Published online 2010-11-18. doi: 10.11569/wcjd.v18.i32.3452
修回日期: 2010-09-07
接受日期: 2010-09-13
在线出版日期: 2010-11-18
目的: 探讨肿瘤坏死因子α(TNF-α)对肝细胞株LO2细胞线粒体融合蛋白基因2(Mfn2)基因表达的调节作用以及对线粒体形态和细胞三磷酸腺苷(ATP)、活性氧(ROS)生成的影响.
方法: 利用脂质体Lipofectamine 2000将Mfn2基因荧光表达载体(pEGFP-Mfn2)转染肝细胞株LO2细胞, 以终浓度为500 kU/L的TNF-α作用LO2细胞株和稳定高表达Mfn2的LO2细胞株12 h, 逆转录-聚合酶链反应(RT-PCR)和Western blot检测各组细胞Mfn2 mRNA转录水平以及蛋白的表达水平, 线粒体绿色荧光探针(Mito-Tracker Green)染色观察线粒体形态变化, 荧光素酶ADP/ATP发光法检测各组细胞ATP含量, 荧光探针DCFH-DA测定细胞ROS生成水平.
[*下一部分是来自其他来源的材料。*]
===== src/rtl/imm_gen_pipe.sv =====
// RV32 immediate generator: decodes the opcode, builds the XLEN-wide immediate
// and branch target, and queues the results in a two-entry output skid buffer.
module imm_gen_pipe #(
  parameter int XLEN  = 32,
  parameter int DEPTH = 2
) (
  input  logic            clk,
  input  logic            rst,
  input  logic            flush,
  input  logic            in_valid,
  output logic            in_ready,
  input  logic [31:0]     in_instr,
  input  logic [XLEN-1:0] in_pc,
  output logic            out_valid,
  input  logic            out_ready,
  output logic [XLEN-1:0] out_imm,
  output logic [5:0]      out_type,
  output logic [XLEN-1:0] out_target,
  output logic [XLEN-1:0] out_pc,
  output logic            out_illegal,
  output logic [1:0]      count
);

  localparam logic [5:0] T_J = 6'b000001;
  localparam logic [5:0] T_U = 6'b000010;
  localparam logic [5:0] T_B = 6'b000100;
  localparam logic [5:0] T_S = 6'b001000;
  localparam logic [5:0] T_I = 6'b010000;
  localparam logic [5:0] T_Z = 6'b100000;

  typedef struct packed {
    logic [XLEN-1:0] imm;
    logic [5:0]      typ;
    logic [XLEN-1:0] pc;
    logic [XLEN-1:0] target;
    logic            illegal;
  } entry_t;

  logic [6:0]  opcode;
  logic [2:0]  funct3;
  logic [31:0] imm32;
  logic [5:0]  d_type;
  logic        d_illegal;
  entry_t      d_entry;

  entry_t mem [DEPTH];
  logic   wr_ptr;
  logic   rd_ptr;
  logic   push;
  logic   pop;
  entry_t head;

  assign opcode = in_instr[6:0];
  assign funct3 = in_instr[14:12];

  // NOTE: every always_comb output gets a default first so no path infers a latch.
  always_comb begin
    imm32     = 32'h0;
    d_type    = 6'b0;
    d_illegal = 1'b0;
    case (opcode)
      7'b0110111, 7'b0010111: begin
        d_type = T_U;
        imm32  = {in_instr[31:12], 12'h000};
      end
      7'b1101111: begin
        d_type = T_J;
        imm32  = {{11{in_instr[31]}}, in_instr[31], in_instr[19:12], in_instr[20],
                  in_instr[30:21], 1'b0};
      end
      7'b1100011: begin
        d_type = T_B;
        imm32  = {{19{in_instr[31]}}, in_instr[31], in_instr[7], in_instr[30:25],
                  in_instr[11:8], 1'b0};
      end
      7'b0100011: begin
        d_type = T_S;
        imm32  = {{20{in_instr[31]}}, in_instr[31:25], in_instr[11:7]};
      end
      7'b1100111, 7'b0000011, 7'b0010011: begin
        d_type = T_I;
        imm32  = {{20{in_instr[31]}}, in_instr[31:20]};
      end
      7'b0110011: ;
      7'b1110011: begin
        // CSR immediate forms carry a 5-bit unsigned uimm in the rs1 field
        if (funct3[2] && (funct3 != 3'b000)) begin
          d_type = T_Z;
          imm32  = {27'b0, in_instr[19:15]};
        end else begin
          d_type = T_I;
          imm32  = {{20{in_instr[31]}}, in_instr[31:20]};
        end
      end
      default: d_illegal = 1'b1;
    endcase
  end

  // Z immediates have bit 31 clear, so one sign-extension serves every format
  always_comb begin
    d_entry         = '0;
    d_entry.imm     = XLEN'($signed(imm32));
    d_entry.typ     = d_type;
    d_entry.pc      = in_pc;
    d_entry.target  = in_pc + XLEN'($signed(imm32));
    d_entry.illegal = d_illegal;
  end

  assign in_ready  = (count < 2'(DEPTH)) && !rst;
  assign out_valid = (count != 2'd0);
  assign push      = in_valid && in_ready;
  assign pop       = out_valid && out_ready;

  // NOTE: sequential state uses non-blocking assignments so every flop samples pre-edge values.
  // NOTE: the buffer entries are reset too, so no stale partial entry survives a reset.
  always_ff @(posedge clk or posedge rst) begin
    if (rst) begin
      count  <= 2'd0;
      wr_ptr <= 1'b0;
      rd_ptr <= 1'b0;
      for (int i = 0; i < DEPTH; i++) mem[i] <= '0;
    end else if (flush) begin
      count  <= 2'd0;
      wr_ptr <= 1'b0;
      rd_ptr <= 1'b0;
    end else begin
      if (push) begin
        mem[wr_ptr] <= d_entry;
        wr_ptr      <= ~wr_ptr;
      end
      if (pop) rd_ptr <= ~rd_ptr;
      case ({push, pop})
        2'b10:   count <= count + 2'd1;
        2'b01:   count <= count - 2'd1;
        default: ;
      endcase
    end
  end

  // Data outputs read as zero whenever no entry is presented
  always_comb begin
    head = '0;
    if (out_valid) head = mem[rd_ptr];
  end

  assign out_imm     = head.imm;
  assign out_type    = head.typ;
  assign out_pc      = head.pc;
  assign out_target  = head.target;
  assign out_illegal = head.illegal;

endmodule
结果: 经TNF-α处理后LO2细胞中Mfn2基因的mRNA及蛋白表达水平显著低于空白对照组(0.279±0.026 vs 0.742±0.018; 0.196±0.024 vs 0.580±0.011, P<0.05); 对照组及转染Mfn2基因组肝细胞线粒体形态主要为丝状网络或长柱状, TNF-α处理后未转染肝细胞线粒体断裂成点状碎片, 但转染组线粒体形态则无明显改变; TNF-α处理后LO2细胞内ATP浓度显著下降(2.00 µmol/g±0.15 µmol/g vs 5.81 µmol/g±0.31 µmol/g, P<0.05), 而ROS生成水平较空白对照组显著升高(FI: 80.68±4.02 vs 65.44±3.47, P<0.05), 但转染组细胞内ATP下降水平要显著低于未转染组, 而未转染组ROS升高程度则显著高于转染组(P<0.05).
结论: TNF-α通过抑制肝细胞Mfn2的表达诱导线粒体形态改变及线粒体功能障碍.